I have to use a Decision Tree for binary classification on a unbalanced dataset(50000:0, 1000:1). To have a good Recall (0.92) I used RandomOversampling function found in module Imblearn and pruning with max_depth parameter. The problem is that the Precision is very low (0.44), I have too many false positives.
I tried to train a specific classifier to deal with borderline instances that generate false positives. First I splitted dataset in train and test sets(80%-20%). Then I splitted train in train2 and test2 sets (66%,33%). I used a dtc(#1) to predict test2 and i took only the instances predicted as true. Then I trained a dtc(#2) on all these datas with the goal of build a classifier able to distinguish borderline cases. I used the dtc(#3) trained on first oversampled train set to predict official test set and got Recall=0.92 and Precision=0.44. Finally I used dtc(#2) only on datas predicted as true by dtc(#3) with hope to distinguish TP from FP but it doesn't work too good. I got Rec=0.79 and Prec=0.69.
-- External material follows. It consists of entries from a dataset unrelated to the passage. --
File: src/rtl/bfu_pkg.sv
package bfu_pkg;

   typedef enum logic [1:0] {
      ST_IDLE  = 2'd0,
      ST_ISSUE = 2'd1,
      ST_WAIT  = 2'd2
   } bfu_state_e;

   // Order of the arithmetic passes. OP_TARGET must stay last, because it
   // consumes the results of OP_BOOST, OP_AVG_DIV and OP_COEF.
   typedef enum logic [2:0] {
      OP_BOOST   = 3'd0,
      OP_WM_HI   = 3'd1,
      OP_WM_LO   = 3'd2,
      OP_BAND    = 3'd3,
      OP_AVG_DIV = 3'd4,
      OP_COEF    = 3'd5,
      OP_TARGET  = 3'd6
   } bfu_op_e;

   localparam int unsigned PCT_DEN    = 100;
   localparam int unsigned PERMIL_DEN = 1000;
   localparam int unsigned SCALE_NUM  = 10000;

endpackage

File: src/rtl/bfu_divider.sv
// Iterative restoring divider: PW-bit dividend, W-bit divisor,
// BITS quotient bits resolved per clock.
module bfu_divider #(
   parameter int W    = 32,
   parameter int PW   = 68,
   parameter int BITS = 1
) (
   input  logic          clk,
   input  logic          rst_n,
   input  logic          start,
   input  logic [PW-1:0] num,
   input  logic [W-1:0]  den,
   output logic          done,
   output logic [PW-1:0] quot
);
   localparam int ITER  = PW / BITS;
   localparam int CNT_W = $clog2(ITER + 1);

   logic [W:0]       rem_q;
   logic [PW-1:0]    quo_q;
   logic [W-1:0]     den_q;
   logic [CNT_W-1:0] cnt_q;
   logic             run_q;

   logic [W:0]       rem_nx;
   logic [PW-1:0]    quo_nx;
   logic [W:0]       shv;
   logic             ge;

   always_comb begin
      rem_nx = rem_q;
      quo_nx = quo_q;
      shv    = '0;
      ge     = 1'b0;
      for (int i = 0; i < BITS; i++) begin
         shv    = {rem_nx[W-1:0], quo_nx[PW-1]};
         ge     = rem_nx[W] | (shv >= {1'b0, den_q});
         rem_nx = ge ? (shv - {1'b0, den_q}) : shv;
         quo_nx = {quo_nx[PW-2:0], ge};
      end
   end

   always_ff @(posedge clk or negedge rst_n) begin
      if (!rst_n) begin
         rem_q <= '0;
         quo_q <= '0;
         den_q <= '0;
         cnt_q <= '0;
         run_q <= 1'b0;
         done  <= 1'b0;
      end else begin
         done <= 1'b0;
         if (start) begin
            rem_q <= '0;
            quo_q <= num;
            den_q <= den;
            cnt_q <= CNT_W'(ITER);
            run_q <= 1'b1;
         end else if (run_q) begin
            rem_q <= rem_nx;
            quo_q <= quo_nx;
            cnt_q <= cnt_q - 1'b1;
            if (cnt_q == CNT_W'(1)) begin
               run_q <= 1'b0;
               done  <= 1'b1;
            end
         end
      end
   end

   assign quot = quo_q;
endmodule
x_train, X_test, y_train, Y_test =train_test_split(df2.drop('k',axis=1), df2['k'], test_size=test_size, random_state=0.2)
x_res, y_res=ros.fit_resample(x_train,y_train)
df_to_trick=df2.iloc[x_train.index.tolist(),:]
#....split in 0.33-0.66, trained and tested
confusion_matrix(y_test,predicted1) #dtc1
array([[13282, 266],
[ 18, 289]])
#training #dtc2 only on (266+289) datas
confusion_matrix(Y_test,predicted3) #dtc3 on official test set
array([[9950, 294],
[ 20, 232]])
confusion_matrix(true,predicted4)#here i used dtc2 on (294+232) datas
array([[204, 90],
[ 34, 198]])
I have to choose between dtc3 (Recall=0.92, Prec=0.44) or the entire cervellotic process with (Recall=0.79, Prec=0.69). Do you have any ideas to improve these metrics? My goal is about (0.8/0.9).